After students literally start dropping like fruit flies, the Administration finally sees a pattern and does something about it. I get emails, a flier in my mailbox, and a poster next to my door all with the same headline: "OUTBREAK!!!" Say what?! The word conjures up images of the diseased monkey that runs amuck in that science fiction movie of the same name. Within 2 weeks, the virus has decimated the first year class--not surprising, since they live in summer camp-esque proximity and they have to regularly eat at the dining hall. *dry heaves* Another reason not to hang out with freshmen: it's hazardous to your health! ;-)
Frankly, there's never been a better time to be an antisocial, neat freak! Finally, an excuse to routinely wipe down every door handle in my room. My upholstery cleaner and leather biker gloves aren't so stupid now, now are they, Sara? :-D But seriously, just when I thought I was the most paranoid, OCD freak out there trying to avoid the virus, along comes Professor Goldberg... aka Lenny G or as Sara would say, "the guy who looks like he wears rouge." Anywho, the day after it's considered an OUTBREAK, I sit in my regular spot, and 15 minutes later, Lenny G says, "James, I just remembered. One of my students who was absent with the stomach virus was sitting right where you're sitting." What did you say? WHAT did you say? WHAT DID YOU SAY?!! "So, if I were you, I'd move. Haha." Yeah... there's nothing funnier than a viral outbreak, Professor. But honestly, does he believe that someone else's two-day-old ass heat from the chair is gonna latch onto my clothing and contaminate me? ...Let's not risk it.
A week later, and Lenny G. has gone off the deep end to a whole new level of hysteria. I walk into class and two of the girls are screaming with their hands in the air, running towards me. As I take my seat, he continues talking to everyone about how his wife has said that senior citizens are dying from this same virus on cruise ships. Hmmm... you're sure they died of the virus and not, I don't know, oldness? Another girl walks into class and before she sits down, he SCREAMS, "DON'T SIT THERE! Someone in a morning class vomited there! Change seats! WASH YOUR HANDS RIGHT NOW!!" Dude... chill. To make a long story short, the entire right side of the classroom was evacuated that day. And the sad thing is... I'm not embellishing this one bit!

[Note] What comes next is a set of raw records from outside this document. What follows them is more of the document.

### config.mk
export PLATFORM = sky130hd
export DESIGN_NAME = rr_bus_arbiter_flat
export DESIGN_NICKNAME = d
export VERILOG_FILES = /design/src/rtl/rr_bus_arbiter_if.sv /design/src/rtl/rr_bus_arbiter.sv /design/src/flat_wrapper.sv
export SDC_FILE = /design/constraint.sdc
export NUM_CORES = 1
export LEC_CHECK = 0
export ABC_AREA = 1
export CORE_UTILIZATION = 52
export DETAILED_ROUTE_END_ITERATION = 8
export HOLD_SLACK_MARGIN = 0.12
export MAX_ROUTING_LAYER = met4
export PLACE_DENSITY = 0.85
export RECOVER_POWER = 100
export SETUP_SLACK_MARGIN = 0.2
export SYNTH_ARGS = -nofsm -noshare
export SYNTH_HDL_FRONTEND = slang
export SYNTH_SLANG_ARGS = --single-unit
### constraint.sdc
create_clock -name clk -period 4.2 [get_ports clk]
set_clock_uncertainty 0.15 [all_clocks]
set_input_delay 0.84 -clock clk [delete_from_list [all_inputs] [get_ports clk]]
set_output_delay 0.84 -clock clk [all_outputs]
set_load 0.05 [all_outputs]
**config.mk**
```make
export PLATFORM = sky130hd
export DESIGN_NAME = uart_tx_arbiter
export DESIGN_NICKNAME = d
export VERILOG_FILES = /design/src/rtl/uart_tx_arbiter_pkg.sv /design/src/rtl/uart_tx_arbiter_rr_pick.sv /design/src/rtl/uart_tx_arbiter.sv
export SDC_FILE = /design/constraint.sdc
export NUM_CORES = 1
export LEC_CHECK = 0
export BUFFER_PORTS_ARGS = -buffer_cell sky130_fd_sc_hd__clkbuf_2
export CAP_MARGIN = 20
export CORE_ASPECT_RATIO = 0.6
export CORE_MARGIN = 10
export CORE_UTILIZATION = 41
export CTS_CLUSTER_DIAMETER = 30
export DETAILED_ROUTE_END_ITERATION = 10
export PLACE_DENSITY_LB_ADDON = 0.2
export SLEW_MARGIN = 20
export SYNTH_ARGS = -nofsm -noshare
export SYNTH_HDL_FRONTEND = slang
export SYNTH_SLANG_ARGS = --single-unit
```
**constraint.sdc**
```tcl
create_clock -name clk -period 3.1 [get_ports clk]
set_input_delay 0.155 -clock clk [delete_from_list [all_inputs] [get_ports clk]]
set_output_delay 0.155 -clock clk [all_outputs]
set_load 0.01 [all_outputs]
```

The next day I receive an email from Sara saying that she has something... not the stomach virus but some permutation of it. OHH NOO! But on the other hand, good thing we haven't been joined at the hip lately. She asks if I'll accompany her at the health center tomorrow center to calm her nerves, and without hesitation, I agree... even if it does mean getting up 2 hours earlier than I usually do on Fridays. The next day, we go, a nurse extracts her blood, she gets a Monsters Inc. band-aid, and she's put on Vitamin B pills (which she accidentally thought were chewable like her Flintstones vitamins... that's our Sara, LOL!). To sum up, she's all good, since I already avoid first-years like the plague anyway, I'm sure I'll continue to be as well.